::: Entries supplied :::

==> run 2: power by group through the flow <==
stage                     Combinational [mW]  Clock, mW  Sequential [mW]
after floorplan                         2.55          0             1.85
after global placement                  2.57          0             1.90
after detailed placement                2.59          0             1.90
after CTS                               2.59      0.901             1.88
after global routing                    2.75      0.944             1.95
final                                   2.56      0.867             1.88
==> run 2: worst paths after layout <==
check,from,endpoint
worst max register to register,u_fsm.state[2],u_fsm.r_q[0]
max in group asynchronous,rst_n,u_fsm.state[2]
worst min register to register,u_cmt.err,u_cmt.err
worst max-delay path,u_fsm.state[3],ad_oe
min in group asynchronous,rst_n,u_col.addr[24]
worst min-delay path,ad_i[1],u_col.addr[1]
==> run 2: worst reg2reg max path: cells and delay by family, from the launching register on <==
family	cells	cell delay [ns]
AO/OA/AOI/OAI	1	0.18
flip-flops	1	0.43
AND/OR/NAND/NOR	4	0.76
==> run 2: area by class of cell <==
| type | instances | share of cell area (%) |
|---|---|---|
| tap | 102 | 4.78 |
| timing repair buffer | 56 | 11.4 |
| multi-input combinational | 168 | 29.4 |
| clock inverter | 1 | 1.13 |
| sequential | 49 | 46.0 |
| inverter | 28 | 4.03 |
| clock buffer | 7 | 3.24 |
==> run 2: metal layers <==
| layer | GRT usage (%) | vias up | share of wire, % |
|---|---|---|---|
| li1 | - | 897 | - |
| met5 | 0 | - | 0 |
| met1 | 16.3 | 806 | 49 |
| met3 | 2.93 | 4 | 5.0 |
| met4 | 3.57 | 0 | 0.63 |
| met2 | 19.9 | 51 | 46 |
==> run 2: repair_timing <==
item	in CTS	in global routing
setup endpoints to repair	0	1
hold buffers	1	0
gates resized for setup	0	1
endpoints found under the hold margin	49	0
<file path="config.mk">
export PLATFORM = sky130hd
export DESIGN_NAME = edge_stamp_capture
export DESIGN_NICKNAME = d
export VERILOG_FILES = /design/src/rtl/edge_stamp_pkg.sv /design/src/rtl/es_edge_sync.sv /design/src/rtl/es_ovf_tally.sv /design/src/rtl/es_flag_fsm.sv /design/src/rtl/edge_stamp_capture.sv
export SDC_FILE = /design/constraint.sdc
export NUM_CORES = 1
export LEC_CHECK = 0
export ABC_AREA = 1
export BUFFER_PORTS_ARGS = -buffer_cell sky130_fd_sc_hd__buf_4
export CAP_MARGIN = 10
export CORE_ASPECT_RATIO = 0.75
export CORE_UTILIZATION = 30
export CTS_CLUSTER_DIAMETER = 150
export DETAILED_ROUTE_END_ITERATION = 10
export MAX_ROUTING_LAYER = met4
export SLEW_MARGIN = 20
export SYNTH_ARGS = -nofsm -noshare
export SYNTH_HDL_FRONTEND = slang
export SYNTH_SLANG_ARGS = --single-unit
</file>
<file path="constraint.sdc">
create_clock -name clk -period 1.7 [get_ports clk]
set_input_delay 0.17 -clock clk [delete_from_list [all_inputs] [get_ports clk]]
set_output_delay 0.17 -clock clk [all_outputs]
set_load 0.01 [all_outputs]
</file>
<file path="src/rtl/edge_stamp_pkg.sv">
package edge_stamp_pkg;

    typedef enum logic [1:0] {
        FLG_EMPTY   = 2'd0,
        FLG_FULL    = 2'd1,
        FLG_OVERRUN = 2'd2,
        FLG_STALE   = 2'd3
    } flag_state_e;

    localparam logic [1:0] SEL_NONE = 2'b00;
    localparam logic [1:0] SEL_RISE = 2'b01;
    localparam logic [1:0] SEL_FALL = 2'b10;
    localparam logic [1:0] SEL_BOTH = 2'b11;

endpackage

</file>
<file path="src/rtl/es_edge_sync.sv">
module es_edge_sync #(
    parameter int SYNC_STAGES = 2
) (
    input  logic       clk,
    input  logic       rst_n,
    input  logic       sig_raw,
    input  logic [1:0] edge_sel,
    output logic       edge_hit
);
    logic [SYNC_STAGES-1:0] chain_q;
    logic                   hist_q;
    logic                   sync_lvl;
    logic                   rise_seen;
    logic                   fall_seen;

    generate
        if (SYNC_STAGES == 1) begin : g_single
            always_ff @(posedge clk or negedge rst_n) begin
                if (!rst_n) chain_q <= '0;
                else        chain_q <= sig_raw;
            end
        end else begin : g_multi
            always_ff @(posedge clk or negedge rst_n) begin
                if (!rst_n) chain_q <= '0;
                else        chain_q <= {chain_q[SYNC_STAGES-2:0], sig_raw};
            end
        end
    endgenerate

    assign sync_lvl = chain_q[SYNC_STAGES-1];

    always_ff @(posedge clk or negedge rst_n) begin
        if (!rst_n) hist_q <= 1'b0;
        else        hist_q <= sync_lvl;
    end

    assign rise_seen = sync_lvl & ~hist_q;
    assign fall_seen = ~sync_lvl & hist_q;
    assign edge_hit  = (edge_sel[0] & rise_seen) | (edge_sel[1] & fall_seen);

endmodule

</file>
<file path="src/rtl/es_ovf_tally.sv">
module es_ovf_tally #(
    parameter int OVF_W = 8
) (
    input  logic             clk,
    input  logic             rst_n,
    input  logic             edge_hit,
    input  logic             upd_pulse,
    input  logic             cnt_is_zero,
    output logic [OVF_W-1:0] ovf_latched
);
    localparam logic [OVF_W-1:0] TALLY_MAX = '1;
    localparam logic [OVF_W-1:0] TALLY_ONE = OVF_W'(1);

    logic [OVF_W-1:0] run_q;
    logic [OVF_W-1:0] run_inc;
    logic             wrap_first;

    assign run_inc    = (run_q == TALLY_MAX) ? run_q : run_q + TALLY_ONE;
    assign wrap_first = upd_pulse & cnt_is_zero;

    always_ff @(posedge clk or negedge rst_n) begin
        if (!rst_n) begin
            run_q       <= '0;
            ovf_latched <= '0;
        end else if (edge_hit) begin
            ovf_latched <= wrap_first ? run_inc : run_q;
            run_q       <= (upd_pulse && !cnt_is_zero) ? TALLY_ONE : '0;
        end else if (upd_pulse) begin
            run_q <= run_inc;
        end
    end

endmodule

</file>
<file path="src/rtl/es_flag_fsm.sv">
module es_flag_fsm
    import edge_stamp_pkg::*;
(
    input  logic clk,
    input  logic rst_n,
    input  logic edge_hit,
    input  logic clr_cap,
    input  logic clr_miss,
    output logic cap_flag,
    output logic miss_flag
);
    flag_state_e state_q;
    flag_state_e state_d;

    always_ff @(posedge clk or negedge rst_n) begin
        if (!rst_n) state_q <= FLG_EMPTY;
        else        state_q <= state_d;
    end

    always_comb begin
        state_d = state_q;
        unique case (state_q)
            FLG_EMPTY: begin
                if (edge_hit) state_d = FLG_FULL;
            end
            FLG_FULL: begin
                if (edge_hit)     state_d = FLG_OVERRUN;
                else if (clr_cap) state_d = FLG_EMPTY;
            end
            FLG_OVERRUN: begin
                if (edge_hit)                 state_d = FLG_OVERRUN;
                else if (clr_cap && clr_miss) state_d = FLG_EMPTY;
                else if (clr_cap)             state_d = FLG_STALE;
                else if (clr_miss)            state_d = FLG_FULL;
            end
            FLG_STALE: begin
                if (edge_hit)      state_d = clr_miss ? FLG_FULL : FLG_OVERRUN;
                else if (clr_miss) state_d = FLG_EMPTY;
            end
            default: state_d = FLG_EMPTY;
        endcase
    end

    always_comb begin
        cap_flag  = 1'b0;
        miss_flag = 1'b0;
        unique case (state_q)
            FLG_EMPTY:   ;
            FLG_FULL:    cap_flag = 1'b1;
            FLG_OVERRUN: begin
                cap_flag  = 1'b1;
                miss_flag = 1'b1;
            end
            FLG_STALE:   miss_flag = 1'b1;
            default:     ;
        endcase
    end

endmodule

</file>
<file path="src/rtl/edge_stamp_capture.sv">
module edge_stamp_capture #(
    parameter int CNT_W       = 16,
    parameter int OVF_W       = 8,
    parameter int SYNC_STAGES = 2
) (
    input  logic             clk,
    input  logic             rst_n,
    input  logic             sig_raw,
    input  logic [1:0]       edge_sel,
    input  logic [CNT_W-1:0] cnt_in,
    input  logic             upd_pulse,
    input  logic             clr_cap,
    input  logic             clr_miss,
    output logic [CNT_W-1:0] cap_value,
    output logic [OVF_W-1:0] cap_ovf,
    output logic             cap_flag,
    output logic             miss_flag
);
    logic edge_hit;
    logic cnt_is_zero;

    assign cnt_is_zero = (cnt_in == '0);

    es_edge_sync #(.SYNC_STAGES(SYNC_STAGES)) sync_i (
        .clk      (clk),
        .rst_n    (rst_n),
        .sig_raw  (sig_raw),
        .edge_sel (edge_sel),
        .edge_hit (edge_hit)
    );

    es_ovf_tally #(.OVF_W(OVF_W)) tally_i (
        .clk         (clk),
        .rst_n       (rst_n),
        .edge_hit    (edge_hit),
        .upd_pulse   (upd_pulse),
        .cnt_is_zero (cnt_is_zero),
        .ovf_latched (cap_ovf)
    );

    es_flag_fsm flags_i (
        .clk       (clk),
        .rst_n     (rst_n),
        .edge_hit  (edge_hit),
        .clr_cap   (clr_cap),
        .clr_miss  (clr_miss),
        .cap_flag  (cap_flag),
        .miss_flag (miss_flag)
    );

    always_ff @(posedge clk or negedge rst_n) begin
        if (!rst_n)        cap_value <= '0;
        else if (edge_hit) cap_value <= cnt_in;
    end

endmodule

</file>
==> src/rtl/ecc_acc_pkg.sv <==
package ecc_acc_pkg;
    localparam int REG_AW = 5;
    localparam logic [REG_AW-1:0] OFS_LP_LO = 5'h00;
    localparam logic [REG_AW-1:0] OFS_LP_HI = 5'h04;
    localparam logic [REG_AW-1:0] OFS_CP    = 5'h08;
    localparam logic [REG_AW-1:0] OFS_CNT   = 5'h0C;
    localparam logic [REG_AW-1:0] OFS_CLR   = 5'h10;
endpackage

==> src/rtl/ecc_byte_cnt.sv <==
module ecc_byte_cnt #(
    parameter int CNT_W = 8
) (
    input  logic             clk,
    input  logic             rst_n,
    input  logic             clr,
    input  logic             stb,
    output logic [CNT_W-1:0] cnt
);
    always_ff @(posedge clk) begin
        if (!rst_n)   cnt <= '0;
        else if (clr) cnt <= '0;
        else if (stb) cnt <= cnt + 1'b1;
    end

    AST_CNT_STEP: assert property (@(posedge clk) disable iff (!rst_n)
        (stb && !clr) |=> (cnt == CNT_W'($past(cnt) + 1'b1)));
    AST_CNT_HOLD: assert property (@(posedge clk) disable iff (!rst_n)
        (!stb && !clr) |=> $stable(cnt));
endmodule

==> src/rtl/ecc_line_par.sv <==
module ecc_line_par #(
    parameter int AW = 8,
    parameter int DW = 8,
    localparam int LP_W = 2 * AW
) (
    input  logic            clk,
    input  logic            rst_n,
    input  logic            clr,
    input  logic            stb,
    input  logic [AW-1:0]   pos,
    input  logic [DW-1:0]   byte_in,
    output logic [LP_W-1:0] lp
);
    logic            bpar;
    logic [LP_W-1:0] toggle;

    assign bpar = ^byte_in;

    for (genvar k = 0; k < AW; k++) begin : g_pair
        assign toggle[2*k]   = bpar & ~pos[k];
        assign toggle[2*k+1] = bpar &  pos[k];
    end

    always_ff @(posedge clk) begin
        if (!rst_n)   lp <= '0;
        else if (clr) lp <= '0;
        else if (stb) lp <= lp ^ toggle;
    end

    AST_LP_FLIPS: assert property (@(posedge clk) disable iff (!rst_n)
        (stb && !clr) |=> ($countones(lp ^ $past(lp)) == ((^$past(byte_in)) ? AW : 0)));
    AST_LP_HOLD: assert property (@(posedge clk) disable iff (!rst_n)
        (!stb && !clr) |=> $stable(lp));
endmodule

==> src/rtl/ecc_col_par.sv <==
module ecc_col_par #(
    parameter int DW = 8,
    localparam int IW = $clog2(DW),
    localparam int CP_W = 2 * IW
) (
    input  logic            clk,
    input  logic            rst_n,
    input  logic            clr,
    input  logic            stb,
    input  logic [DW-1:0]   byte_in,
    output logic [CP_W-1:0] cp
);
    function automatic logic [DW-1:0] sel_mask(input int j);
        logic [DW-1:0] m;
        for (int i = 0; i < DW; i++) m[i] = ((i >> j) & 1) != 0;
        return m;
    endfunction

    logic [CP_W-1:0] toggle;

    for (genvar j = 0; j < IW; j++) begin : g_pair
        localparam logic [DW-1:0] HI_M = sel_mask(j);
        assign toggle[2*j]   = ^(byte_in & ~HI_M);
        assign toggle[2*j+1] = ^(byte_in &  HI_M);
    end

    always_ff @(posedge clk) begin
        if (!rst_n)   cp <= '0;
        else if (clr) cp <= '0;
        else if (stb) cp <= cp ^ toggle;
    end

    AST_CP_HOLD: assert property (@(posedge clk) disable iff (!rst_n)
        (!stb && !clr) |=> $stable(cp));
endmodule

==> src/rtl/ecc_reg_rd.sv <==
module ecc_reg_rd
    import ecc_acc_pkg::*;
(
    input  logic              clk,
    input  logic              rst_n,
    input  logic              rd,
    input  logic [REG_AW-1:0] addr,
    input  logic [15:0]       lp_val,
    input  logic [7:0]        cp_val,
    input  logic [7:0]        cnt_val,
    output logic [7:0]        rdata
);
    logic [7:0] sel;

    always_comb begin
        case (addr)
            OFS_LP_LO: sel = lp_val[7:0];
            OFS_LP_HI: sel = lp_val[15:8];
            OFS_CP:    sel = cp_val;
            OFS_CNT:   sel = cnt_val;
            default:   sel = 8'h00;
        endcase
    end

    always_ff @(posedge clk) begin
        if (!rst_n)   rdata <= 8'h00;
        else if (rd)  rdata <= sel;
    end

    AST_RD_UNMAPPED: assert property (@(posedge clk) disable iff (!rst_n)
        (rd && addr != OFS_LP_LO && addr != OFS_LP_HI && addr != OFS_CP && addr != OFS_CNT)
        |=> (rdata == 8'h00));
    AST_RD_HOLD: assert property (@(posedge clk) disable iff (!rst_n)
        !rd |=> $stable(rdata));
endmodule

==> src/rtl/nand_ecc_acc.sv <==
module nand_ecc_acc
    import ecc_acc_pkg::*;
#(
    parameter int BLK_AW = 8,
    parameter int DW = 8
) (
    input  logic              clk,
    input  logic              rst_n,
    input  logic              reg_wr,
    input  logic              reg_rd,
    input  logic [REG_AW-1:0] reg_addr,
    input  logic              dp_stb,
    input  logic [DW-1:0]     dp_byte,
    output logic [7:0]        reg_rdata
);
    localparam int LP_W = 2 * BLK_AW;
    localparam int CP_W = 2 * $clog2(DW);

    logic              clr;
    logic [BLK_AW-1:0] cnt;
    logic [LP_W-1:0]   lp;
    logic [CP_W-1:0]   cp;

    assign clr = reg_wr && (reg_addr == OFS_CLR);

    ecc_byte_cnt #(.CNT_W(BLK_AW)) u_cnt (
        .clk(clk), .rst_n(rst_n), .clr(clr), .stb(dp_stb), .cnt(cnt)
    );

    ecc_line_par #(.AW(BLK_AW), .DW(DW)) u_line (
        .clk(clk), .rst_n(rst_n), .clr(clr), .stb(dp_stb),
        .pos(cnt), .byte_in(dp_byte), .lp(lp)
    );

    ecc_col_par #(.DW(DW)) u_col (
        .clk(clk), .rst_n(rst_n), .clr(clr), .stb(dp_stb),
        .byte_in(dp_byte), .cp(cp)
    );

    ecc_reg_rd u_rd (
        .clk(clk), .rst_n(rst_n), .rd(reg_rd), .addr(reg_addr),
        .lp_val(16'(lp)), .cp_val(8'(cp)), .cnt_val(8'(cnt)), .rdata(reg_rdata)
    );

    AST_CLR_ALL: assert property (@(posedge clk) disable iff (!rst_n)
        clr |=> (cnt == '0 && lp == '0 && cp == '0));
    AST_CLR_WINS: assert property (@(posedge clk) disable iff (!rst_n)
        (clr && dp_stb) |=> (cnt == '0));
    AST_PAR_AGREE: assert property (@(posedge clk) disable iff (!rst_n)
        ((lp[1] ^ lp[0]) == (cp[1] ^ cp[0])) &&
        ((lp[LP_W-1] ^ lp[LP_W-2]) == (cp[CP_W-1] ^ cp[CP_W-2])));
endmodule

:::

# Description of the task
Could you set down, word for word, only the lines above from the line with "setup endpoints to" to the line with "gates resized for", including both?

# Result
setup endpoints to repair	0	1
hold buffers	1	0
gates resized for setup	0	1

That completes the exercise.